After collecting myself, I stopped to daub myself with antiseptic and donned a new skinsuit with fewer holes in it. My high impact adventure had cost me about 20 minutes of premium warmup time, and I had the post-crash shakes something awful. I was in a bad place mentally. There had been some rescheduling issues, equipment issues, the crash, and I also felt strangely alienated at the track, despite being surrounded by people I knew. Track cycling seems like it can be pretty clique-ish, and despite having people like Tela and Jen Triplett there, I felt out of place, which was unnerving.
So after dusting my shoulders off, I got my bike ready and started listening to Calvin Harris.

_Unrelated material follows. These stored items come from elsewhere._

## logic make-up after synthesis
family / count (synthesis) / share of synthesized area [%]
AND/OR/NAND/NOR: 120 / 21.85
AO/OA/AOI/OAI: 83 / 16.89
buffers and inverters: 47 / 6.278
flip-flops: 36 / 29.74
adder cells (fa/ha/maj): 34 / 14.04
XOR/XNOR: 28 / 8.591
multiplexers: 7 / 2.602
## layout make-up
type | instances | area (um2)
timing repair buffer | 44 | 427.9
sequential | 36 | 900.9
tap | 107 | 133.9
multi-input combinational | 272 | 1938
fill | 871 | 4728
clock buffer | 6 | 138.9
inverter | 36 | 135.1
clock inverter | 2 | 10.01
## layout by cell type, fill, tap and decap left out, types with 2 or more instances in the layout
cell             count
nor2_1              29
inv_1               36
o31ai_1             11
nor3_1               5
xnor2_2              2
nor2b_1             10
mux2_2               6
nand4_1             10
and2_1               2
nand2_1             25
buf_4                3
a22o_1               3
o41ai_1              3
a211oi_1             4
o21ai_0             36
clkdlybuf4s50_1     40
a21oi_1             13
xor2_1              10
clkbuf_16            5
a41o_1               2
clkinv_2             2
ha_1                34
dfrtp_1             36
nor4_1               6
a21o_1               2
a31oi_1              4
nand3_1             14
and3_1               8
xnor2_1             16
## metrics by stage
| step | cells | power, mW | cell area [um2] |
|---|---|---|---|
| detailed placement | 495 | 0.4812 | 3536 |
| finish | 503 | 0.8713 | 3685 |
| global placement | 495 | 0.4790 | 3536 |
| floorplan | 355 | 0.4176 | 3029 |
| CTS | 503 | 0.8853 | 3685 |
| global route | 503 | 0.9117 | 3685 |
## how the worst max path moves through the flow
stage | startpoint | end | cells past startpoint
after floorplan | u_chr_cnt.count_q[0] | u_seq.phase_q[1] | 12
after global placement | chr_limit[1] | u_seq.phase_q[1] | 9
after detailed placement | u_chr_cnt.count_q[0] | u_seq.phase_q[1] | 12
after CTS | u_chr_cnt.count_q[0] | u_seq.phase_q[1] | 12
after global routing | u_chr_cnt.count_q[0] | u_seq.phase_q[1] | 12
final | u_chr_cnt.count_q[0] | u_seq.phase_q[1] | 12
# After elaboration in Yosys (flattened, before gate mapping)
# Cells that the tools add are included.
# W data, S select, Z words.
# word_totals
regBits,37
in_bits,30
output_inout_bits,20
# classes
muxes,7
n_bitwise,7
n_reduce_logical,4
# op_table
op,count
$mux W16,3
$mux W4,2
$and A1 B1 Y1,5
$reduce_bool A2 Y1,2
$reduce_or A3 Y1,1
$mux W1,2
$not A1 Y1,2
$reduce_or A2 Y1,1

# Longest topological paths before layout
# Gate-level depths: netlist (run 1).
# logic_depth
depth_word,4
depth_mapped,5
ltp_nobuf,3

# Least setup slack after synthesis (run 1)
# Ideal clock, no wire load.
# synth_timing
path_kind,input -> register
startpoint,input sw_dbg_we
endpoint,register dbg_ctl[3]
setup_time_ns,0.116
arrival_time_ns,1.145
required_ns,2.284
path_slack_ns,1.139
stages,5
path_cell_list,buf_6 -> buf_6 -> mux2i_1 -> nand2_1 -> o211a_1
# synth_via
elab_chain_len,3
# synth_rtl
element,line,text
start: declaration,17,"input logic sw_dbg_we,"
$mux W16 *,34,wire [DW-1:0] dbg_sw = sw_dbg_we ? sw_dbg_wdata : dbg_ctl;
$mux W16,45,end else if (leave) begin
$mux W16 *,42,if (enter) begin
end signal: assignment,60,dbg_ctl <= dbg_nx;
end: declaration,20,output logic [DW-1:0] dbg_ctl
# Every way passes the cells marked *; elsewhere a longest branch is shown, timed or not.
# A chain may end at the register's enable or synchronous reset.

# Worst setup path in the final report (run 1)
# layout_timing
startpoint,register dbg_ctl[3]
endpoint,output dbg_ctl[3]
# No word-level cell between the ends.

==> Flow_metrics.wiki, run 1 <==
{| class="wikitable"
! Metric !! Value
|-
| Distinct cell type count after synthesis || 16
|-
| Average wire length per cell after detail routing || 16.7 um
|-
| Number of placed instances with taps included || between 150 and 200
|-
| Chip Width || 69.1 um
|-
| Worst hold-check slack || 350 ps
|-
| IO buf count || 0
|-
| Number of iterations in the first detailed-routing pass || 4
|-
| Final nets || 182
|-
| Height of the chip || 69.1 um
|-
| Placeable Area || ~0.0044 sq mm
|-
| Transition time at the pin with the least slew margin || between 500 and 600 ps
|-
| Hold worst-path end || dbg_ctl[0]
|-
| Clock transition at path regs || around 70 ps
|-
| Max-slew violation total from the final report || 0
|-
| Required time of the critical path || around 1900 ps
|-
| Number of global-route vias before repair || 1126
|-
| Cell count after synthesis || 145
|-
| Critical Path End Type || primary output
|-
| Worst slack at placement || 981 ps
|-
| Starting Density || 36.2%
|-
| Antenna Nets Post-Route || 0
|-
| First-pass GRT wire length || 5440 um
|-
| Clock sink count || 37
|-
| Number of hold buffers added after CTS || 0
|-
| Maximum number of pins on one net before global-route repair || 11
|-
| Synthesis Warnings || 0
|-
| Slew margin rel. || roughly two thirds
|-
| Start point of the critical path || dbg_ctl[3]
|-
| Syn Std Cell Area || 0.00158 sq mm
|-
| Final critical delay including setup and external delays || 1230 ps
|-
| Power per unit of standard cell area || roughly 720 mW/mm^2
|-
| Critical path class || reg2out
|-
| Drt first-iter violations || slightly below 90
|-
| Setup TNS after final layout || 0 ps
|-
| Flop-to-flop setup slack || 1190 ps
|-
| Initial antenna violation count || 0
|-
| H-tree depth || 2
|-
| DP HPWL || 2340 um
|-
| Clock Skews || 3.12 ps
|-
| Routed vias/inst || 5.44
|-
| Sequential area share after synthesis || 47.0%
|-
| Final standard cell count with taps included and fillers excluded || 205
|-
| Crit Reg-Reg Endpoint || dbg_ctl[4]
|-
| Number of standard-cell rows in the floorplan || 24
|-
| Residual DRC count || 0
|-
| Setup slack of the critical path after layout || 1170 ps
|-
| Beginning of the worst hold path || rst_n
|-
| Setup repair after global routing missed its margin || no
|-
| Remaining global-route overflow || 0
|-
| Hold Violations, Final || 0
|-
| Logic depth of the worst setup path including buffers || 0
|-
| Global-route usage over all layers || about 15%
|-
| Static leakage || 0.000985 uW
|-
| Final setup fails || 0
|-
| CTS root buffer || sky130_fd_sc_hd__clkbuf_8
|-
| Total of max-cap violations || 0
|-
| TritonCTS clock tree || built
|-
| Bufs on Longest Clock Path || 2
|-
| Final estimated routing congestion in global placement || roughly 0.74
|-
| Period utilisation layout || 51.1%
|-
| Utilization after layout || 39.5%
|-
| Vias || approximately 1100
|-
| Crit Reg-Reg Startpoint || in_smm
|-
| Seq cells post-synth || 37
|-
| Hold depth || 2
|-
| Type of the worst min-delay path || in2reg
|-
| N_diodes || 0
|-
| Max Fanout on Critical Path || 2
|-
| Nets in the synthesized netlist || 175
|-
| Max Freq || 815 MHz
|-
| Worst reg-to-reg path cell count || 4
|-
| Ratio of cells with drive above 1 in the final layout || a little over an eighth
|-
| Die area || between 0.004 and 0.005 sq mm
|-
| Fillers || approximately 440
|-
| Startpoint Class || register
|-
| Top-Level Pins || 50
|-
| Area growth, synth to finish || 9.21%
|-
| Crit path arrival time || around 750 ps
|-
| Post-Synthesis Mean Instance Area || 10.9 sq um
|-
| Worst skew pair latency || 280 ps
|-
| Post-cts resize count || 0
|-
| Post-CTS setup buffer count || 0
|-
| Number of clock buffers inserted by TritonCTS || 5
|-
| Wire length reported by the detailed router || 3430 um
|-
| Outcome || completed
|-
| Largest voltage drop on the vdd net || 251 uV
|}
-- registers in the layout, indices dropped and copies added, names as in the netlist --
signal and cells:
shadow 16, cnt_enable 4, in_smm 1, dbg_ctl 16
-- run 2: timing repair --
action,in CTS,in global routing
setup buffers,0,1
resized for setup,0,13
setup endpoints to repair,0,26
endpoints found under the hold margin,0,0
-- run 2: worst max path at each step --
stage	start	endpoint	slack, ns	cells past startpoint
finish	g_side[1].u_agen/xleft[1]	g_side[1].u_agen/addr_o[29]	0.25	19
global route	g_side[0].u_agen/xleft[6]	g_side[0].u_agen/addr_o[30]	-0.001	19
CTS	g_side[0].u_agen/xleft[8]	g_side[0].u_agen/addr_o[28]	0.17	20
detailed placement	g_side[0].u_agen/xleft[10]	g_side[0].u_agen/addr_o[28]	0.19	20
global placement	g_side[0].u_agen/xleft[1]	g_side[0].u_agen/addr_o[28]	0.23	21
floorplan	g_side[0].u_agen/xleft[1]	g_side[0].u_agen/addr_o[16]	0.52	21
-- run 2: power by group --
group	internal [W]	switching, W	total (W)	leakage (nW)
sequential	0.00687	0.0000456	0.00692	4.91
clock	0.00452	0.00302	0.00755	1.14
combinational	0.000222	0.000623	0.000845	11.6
==> src/rtl/spn_lin_layer.sv <==
module spn_lin_layer #(
  parameter bit REG_OUT = 1'b1
) (
  input  logic         clk,
  input  logic         rst,
  input  logic         in_valid,
  input  logic         odd_round,
  input  logic [127:0] in_state,
  input  logic [127:0] in_key,
  output logic         out_valid,
  output logic [127:0] out_data
);
  localparam int NB = 8;
  localparam int NL = 4;
  localparam int WW = NB * NL;
  localparam logic [NB-1:0] MASK [NL] = '{8'hfc, 8'hf3, 8'hcf, 8'h3f};

  logic [NB-1:0]   msk [NL];
  logic [4*WW-1:0] pm, tr, res;

  always_comb begin
    for (int n = 0; n < NL; n++)
      msk[n] = MASK[(NL - 1 - n + (odd_round ? 0 : 2)) % NL];
  end

  always_comb begin
    for (int j = 0; j < NL; j++) begin
      for (int k = 0; k < NL; k++) begin
        logic [NB-1:0] acc;
        acc = '0;
        for (int i = 0; i < NL; i++)
          acc ^= in_state[WW*i + NB*j +: NB] & msk[(k + i) % NL];
        pm[WW*k + NB*j +: NB] = acc;
      end
    end
  end

  always_comb begin
    for (int i = 0; i < NL; i++)
      for (int j = 0; j < NL; j++)
        tr[WW*i + NB*j +: NB] = pm[WW*j + NB*i +: NB];
  end

  assign res = tr ^ in_key;

  generate
    if (REG_OUT) begin : g_reg
      always_ff @(posedge clk) begin
        if (rst) begin
          out_valid <= 1'b0;
          out_data  <= '0;
        end else begin
          out_valid <= in_valid;
          if (in_valid) out_data <= res;
        end
      end

      a_r6_valid_follows: assert property (@(posedge clk) disable iff (rst)
        in_valid |=> out_valid);
      a_r6_idle_quiet: assert property (@(posedge clk) disable iff (rst)
        !in_valid |=> !out_valid);
      a_r8_hold: assert property (@(posedge clk) disable iff (rst)
        !in_valid |=> $stable(out_data));
      a_r4_key_pass: assert property (@(posedge clk) disable iff (rst)
        (in_valid && in_state == '0) |=> out_data == $past(in_key));
      a_r7_reset_clear: assert property (@(posedge clk)
        rst |=> (!out_valid && out_data == '0));
    end else begin : g_comb
      assign out_valid = in_valid;
      assign out_data  = res;
    end
  endgenerate
endmodule

==> config.mk <==
export PLATFORM = sky130hd
export DESIGN_NAME = spn_lin_layer
export DESIGN_NICKNAME = d
export VERILOG_FILES = /design/src/rtl/spn_lin_layer.sv
export SDC_FILE = /design/constraint.sdc
export NUM_CORES = 1
export LEC_CHECK = 0
export BUFFER_PORTS_ARGS = -buffer_cell sky130_fd_sc_hd__buf_2
export CELL_PAD_IN_SITES_DETAIL_PLACEMENT = 0
export CELL_PAD_IN_SITES_GLOBAL_PLACEMENT = 1
export CORE_MARGIN = 10
export CORE_UTILIZATION = 40
export CTS_BUF_LIST = sky130_fd_sc_hd__clkbuf_8 sky130_fd_sc_hd__clkbuf_16
export DETAILED_ROUTE_END_ITERATION = 7
export HOLD_SLACK_MARGIN = 0.05
export PLACE_DENSITY = 0.91
export REMOVE_ABC_BUFFERS = 1
export SLEW_MARGIN = 20
export SYNTH_ARGS = -nofsm -noshare
export SYNTH_HDL_FRONTEND = slang
export SYNTH_SLANG_ARGS = --single-unit
==> constraint.sdc <==
create_clock -name clk -period 0.95 [get_ports clk]
set_input_delay 0.0475 -clock clk [delete_from_list [all_inputs] [get_ports clk]]
set_output_delay 0.0475 -clock clk [all_outputs]
set_load 0.01 [all_outputs]
# == Word-level counts from Yosys, hierarchy flattened ==
# Cells that the tools add are included.
# op_classes
n_mux,13
bitwise,121
order_cmp,4
n_addsub,3
reduce_logical,4
# ops
op,n
AND 8 bit,64
bitwise XOR 8 bit,48
">= comparator 32 x 3 -> 1 bit, second input constant",4
inverter 32 bit,4
bitwise XOR 128 bit,1
"adder 3 x 32 -> 32 bit, first input constant",2
binary-select mux 8 bit (select 2 bit),4
2-to-1 mux 8 bit,8
"adder 2 x 32 -> 32 bit, first input constant",1
OR reduction 2 bit,4
AND 1 bit,3
2-to-1 mux 2 bit,1
"AND 1 bit, first input constant",1
# totals
elab_cells,147
ff_bits,129
output_inout_bits,129

# == Logic depth before layout (Yosys ltp) ==
# Gate-level depths: netlist (run 1).
# logic_depth
word_depth,13
depth_mapped,6

# == Worst setup path before layout (run 1) ==
# No wires, ideal clock.
# synth_path
path_kind,flip-flop to flip-flop
start,"register, netlist name out_data[127]"
end,register out_data[127]
t_arrival_ns,0.866
path_stages_with_launch,3
path_slack_ns,0.022
path_cell_list,dfxtp_1 > or3b_2 > nand3b_1
# synth_rtl
element,line,text
end signal: assignment,54,if (in_valid) out_data <= res;
end: declaration,11,output logic [127:0] out_data

# == Final worst setup path (run 1) ==
# layout_path
start,input in_key[120]
end,register out_data[120]
# layout_via
elab_chain_len,1
# layout_rtl
element,line,text
start: declaration,9,"input logic [127:0] in_key,"
bitwise XOR 128 bit,44,assign res = tr ^ in_key;
# Every way passes these cells.
# A chain may end at the register's enable or synchronous reset.

==> qor.csv, run 1 <==
metric;value;unit
clock_latency;0.41;ns
final_layout_size_suffix_gt1_share;45.29;%
wirelength;34.85;mm
synth_seq_cells;129;
grtUsageTotal;18.66;%
crit_path_start;in_key[120];
die_h;187.3;um
overflow;0;
h-tree-depth;4;
layout_commonest_cell;buf_2;
grt_first_pass_wirelength;53.68;mm
syn_area_per_cell;11.56;um2
numCtsBuffers;17;
leakagePower;7.737;nW
fin_tns_setup;0;ns
period_minus_slack;0.9475;ns
vias_per_cell;5.151;
p_per_area;1303;nW/um2
fmax;1055;MHz
cts_root_buf;clkbuf_16;
grt_setup_unrepaired;yes;
grt_max_degree;52;
period_share;99.73;%
num_rows;61;
drv_slew;0;
synth_cell_types;18;
grt_pass1_vias;9991;
num-nets-final;1723;
drtIter0Drc;371;
cp-end-kind;flop;
crit_required;1.29;ns
yosys_warnings;0;
max_stage_delay;0.54;ns
hp-class;primary input to flop;
clkTransAtPathRegs;0.07;ns
yosys.area.top_type;xor3_1;
holdCritStartpoint;in_state[62];
ant_nets;0;
cp_slowest_cell;dlygate4sd3_1;
worst-path-buf-inv;2;
crit_fanout;2;
post_dp_cell_area;14080;um2
outcome;finished, final reports clean;
maxCapViolations;0;
die_x;187.3;um
cp-start-kind;primary input;
cp.arrival;1.29;ns
synth_area_leaders;xor3_1 25%, dfxtp_1 23%, mux2i_1 11%;
fin_skew;0;ns
syn_area;11190;um2
portBuffers;388;
ios;389;
drc;0;
layout_common_cells;285 x buf_2, 128 x nand3_1, 128 x nand3b_1, 127 x mux2i_1, 124 x nor3b_1;
path_cells;dlygate4sd3_1 > buf_2 > xor3_1 > nor3b_2 > nand3b_1;
dr_total_vias;9561;
total_power;20.78;mW
finalWeightedCongestion;0.8354;
finalHoldViolations;0;
initial_core_util;40.39;%
dp_hpwl;26.91;mm
critPathTopFamily;buffers and inverters;
post-synth-top-area-fraction;25.28;%
core;27710;um2
antenna_found_initial;6;
rr_startpoint;out_data[70]$_SDFFE_PP0P_;
ir_worst_vdd;0.0008167;V
clock_path_buffers;2;
finish.instance_area;15950;um2
syn2layout_area_growth;42.55;%
dieArea;35060;um2
wl_per_cell;18.78;um
nFillCells;2301;
slew_headroom;66.80;%
worstMarginPinSlew;0.4980;ns
first_pass_iters;4;
cts.sinks;129;
path_class;primary input to flop;
postSynthCellCount;968;
cts_tree;built;
finalSetupViolCount;0;
yosysSeqAreaShare;23.08;%
## power breakdown
group	total [mW]	internal, mW	switching (mW)
combinational	6.78	4.04	2.74
clock	7.47	4.73	2.73
sequential	6.53	6.13	0.403
## worst reg2reg max path: cells and delay by family (launching register included)
kind	cells	cell delay, ns
AND/OR/NAND/NOR	2	0.54
flip-flops	1	0.33
## layout make-up
type	instances	area (um2)	area share (%)
repair buffers	546	4016	25.18
flip-flops and latches	129	2729	17.11
well taps	378	473.0	2.965
clock buffers	18	439.2	2.753
multi-input cells	769	8074	50.62
diodes	3	7.507	0.04707
clock inverters	13	211.5	1.326
## per-stage QoR
stage               setup slack (ns)  hold slack [ns]  utilization, %  cells
floorplan                     -1.740           0.2453               -    898
global placement             -0.1870           0.4409           50.81   1779
detailed placement           -0.2213           0.4519           50.81   1779
CTS                        -0.009838          0.05027           55.53   1853
global route                -0.06554          0.05861           57.56   1855
finish                      0.002543          0.06367           57.57   1856
## path summary, 6_finish.rpt
kind         slack (ns)                         end  cells after the start
max               0.003  out_data[120]$_SDFFE_PP0P_                      5
min                0.06  out_data[126]$_SDFFE_PP0P_                      4
max reg2reg        0.02   out_data[70]$_SDFFE_PP0P_                      2
min reg2reg        0.58   out_data[18]$_SDFFE_PP0P_                      2
## metal layers
| layer | track usage [%] | share of wire [%] | vias up |
|---|---|---|---|
| met5 | 0 | 0.098 | - |
| met4 | 5.707 | 2.4 | 6 |
| met3 | 5.872 | 6.6 | 43 |
| met2 | 32.68 | 50 | 263 |
| met1 | 21.19 | 41 | 4582 |
| li1 | - | - | 4667 |
## cell usage after synthesis
cell and number:
or3b_1 120, nor3b_1 128, clkbuf_8 3, buf_12 13
clkbuf_1 27, nand3b_1 128, buf_2 20, dfxtp_1 129
or3b_2 8, nand3_1 128, xor3_2 5, buf_4 3
clkbuf_2 1, mux2i_1 128, xor3_4 4, xor3_1 119
nor2b_4 1, buf_6 3
## state kept, by name, indices dropped and copies added (netlist names)
register and flops:
out_data 128, out_valid 1
## repair_timing
action | CTS | global route
cloned | 0 | 0
setup buffers | 0 | 0
hold buffers | 46 | 0
gates resized for setup | 89 | 152
endpoints found under the setup margin | 66 | 112
hold endpoints to repair | 44 | 0
pin swaps | 0 | 3
## cells by family after synthesis
family	share of synthesized area (%)
buffers and inverters	5.043
multiplexers	11.45
AND/OR/NAND/NOR	33.04
flip-flops	23.08
XOR/XNOR	27.38
No activity file was read; power rests on OpenSTA's default activity.
==> run 2: changes to the inputs <==
CAP_MARGIN = 30   (was unset)
SETUP_SLACK_MARGIN = 0.5   (was unset)
==> run 2 against run 1 <==
The flow now finishes with violations (negative setup slack). Combinational power rose by 0.6%. Die area did not move. Global-route usage rose by 0.097 points. Register-to-register slack improved by 0.06 ns. Sequential power rose by 0.8%. Setup slack got worse by 0.066 ns. Power rose by 0.32%. Largest cell class unchanged. Highest routed layer unchanged.
==> qor.csv, run 2 (same netlist as run 1, synthesis figures left out) <==
metric;value;unit
fin_cells;1813;
rr_startpoint;out_data[82]$_SDFFE_PP0P_;
wl_per_cell;18.93;um
r2r_end;out_data[82]$_SDFFE_PP0P_;
grt_pass1_vias;9974;
min_path_cells;4;
final.setup.worst_slack;-0.06334;ns
dieArea;35060;um2
dp.cells;1779;
cts_tree;built;
worstMarginPinSlew;0.4865;ns
die_x;187.3;um
fin_skew;0;ns
whs;0.03148;ns
clock_path_buffers;2;
dp_slack;-0.2213;ns
r2r.worst_path.cells;2;
drc;0;
syn2layout_area_growth;40.62;%
r2r_setup_slack;0.08;ns
numCtsBuffers;17;
layout_common_cells;257 x buf_2, 132 x buf_6;
wirelength;34.32;mm
grt_setup_unrepaired;yes;
largest_reg_flops;128;
leakagePower;7.611;nW
finalWeightedCongestion;0.8354;
maxCapViolations;0;
violations;negative setup slack;
grt_max_degree;52;
clock_latency;0.41;ns
period_share;106.7;%
crit_fanout;2;
num_rows;61;
total_power;20.84;mW
drtIter0Drc;391;
antenna_found_initial;6;
core;27710;um2
cts_root_buf;clkbuf_16;
finalSetupViolCount;3;
hp-class;primary input to flop;
num-nets-final;1680;
ant_nets;0;
layout_commonest_cell;buf_2;
die_h;187.3;um
initial_core_util;40.39;%
ir_worst_vdd;0.0008113;V
path_class;flop to output port;
h-tree-depth;4;
worstHoldEndpoint;out_data[7]$_SDFFE_PP0P_;
outcome;complete, but fails checks;
crit_required;0.90;ns
cts.sinks;129;
fin_tns_setup;-0.1599;ns
post-cts-setup-buffer-count;0;
ios;389;
portBuffers;388;
holdCritStartpoint;in_state[7];
first_pass_iters;4;
cp-end-kind;output port;
dr_total_vias;9409;
grtUsageTotal;18.76;%
cp-start-kind;flop;
finalHoldViolations;0;
grt_first_pass_wirelength;53.88;mm
final_layout_size_suffix_gt1_share;47.63;%
vias_per_cell;5.190;
top_register;out_data;
p_per_area;1325;nW/um2
period_minus_slack;1.013;ns
slew_headroom;67.57;%
drv_slew;0;
dp_hpwl;26.91;mm
overflow;0;
clkTransAtPathRegs;0.06;ns
cp.arrival;0.97;ns
fmax;986.8;MHz
largest_registers;out_data: 128 flops, out_valid: 1 flops;
[run 2: cell count changes in the layout (fill, tap and decap cells not counted), sizes merged]
cell,before,now
dlygate4sd3,46,0
buf,500,503
[run 2: worst max-delay path: stages (launching register included)]
cell and delay (ns):
dfxtp_2 0.33, buf_6 0.12, buf_6 0.11
[run 2: layout make-up]
class                      count  area, um2
antenna                        3      7.507
clock buffer                  18      439.2
clock inverter                13      211.5
fill                        2334      11970
multi-input combinational    769       8070
sequential                   129       2743
tap                          378      473.0
timing repair buffer         503       3791
[run 2: worst max-delay path by stage]
stage,slack [ns],to,from
after detailed placement,-0.22,out_data[10]$_SDFFE_PP0P_,rst
after floorplan,-1.74,out_data[0]$_SDFFE_PP0P_,in_valid
final,-0.06,out_data[68],out_data[68]$_SDFFE_PP0P_
after CTS,-0.08,out_data[68],out_data[68]$_SDFFE_PP0P_
after global placement,-0.19,out_data[22]$_SDFFE_PP0P_,rst
after global routing,-0.10,out_data[68],out_data[68]$_SDFFE_PP0P_
[run 2: repair_timing]
| item | in CTS | in global routing |
|---|---|---|
| hold endpoints to repair | 38 | 2 |
| resized for setup | 287 | 5 |
| pin swaps | 128 | 1 |
| setup endpoints to repair | 257 | 257 |
[run 2: power by group]
part	leakage (nW)	switching (mW)	internal, mW
clock network	0.310	2.71	4.73
logic	6.19	2.71	4.11
registers	1.11	0.437	6.14
total	7.61	5.86	15.0
[run 2: per-stage QoR]
stage,utilization (%),cell area [um2]
6_report,56.79,15740
5_1_grt,56.79,15730
4_1_cts,56.71,15710
3_5_place_dp,50.81,14080
3_3_place_gp,50.81,14080
2_1_floorplan,-,10630
[run 2: per-layer routing]
metal	share of wire, %	global-route usage [%]	routed length (um)
met5	0.099	0	34
met4	2.7	6.172	936
met3	6.8	5.966	2344
met2	50	32.71	17070
met1	41	21.22	13940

I don't know how much there is to say about the race itself. It feels like the pursuit just washes over me, although this time it felt a little corrupted by the bad vibes and the blown legs from racing the scratch earlier in the day. All that crap was "cut losses," and my dad was at the race, so there was nothing to do but lace up and give 'er. I wound up posting a 4:58.5, well short of my goal.
Despite my disappointment, I set a personal best by about 5 seconds, and went under 5 minutes for the first time. Additionally, it was good to go and see that even the best guys in the country are human. They all put their shorts on one leg at a time, and they all make sputtering noises during the last 1k of the pursuit. Watching Dan Harm is always impressive, and it made me want to get a lot better at this event.
So after the pursuit was the points race. I didn't qualify in the morning heat, and that was it for 2010.
After the race, I was overcome by a powerful anger, which I released outside of the velodrome. As I stood outside, breathing heavily, I looked at myself. I was covered in spit and sweat. The veins on my legs and arms looked like braided cable. I had brought my form to a peak, which had given me enough strength to barely hang onto the race for 20 minutes. There hadn't been any triumphant effort on my part, no perfectly-timed move to snatch victory from my more experienced competitors, just a frantic clinging to wheels until the final sprint played out 100 meters in front of me. My work, the consistent focus on training that I had maintained each day for a full 12 months leading to that race, hadn't been enough. As my clenched fists grew tighter, I cursed the slow passage of time that, if filled with unwavering attention to detail and hard work, could bring to fruition the sort of performance that I wanted now. I reared back and roared at the sky, lamenting my helplessness.
Then I began to plot how best to channel that emotion.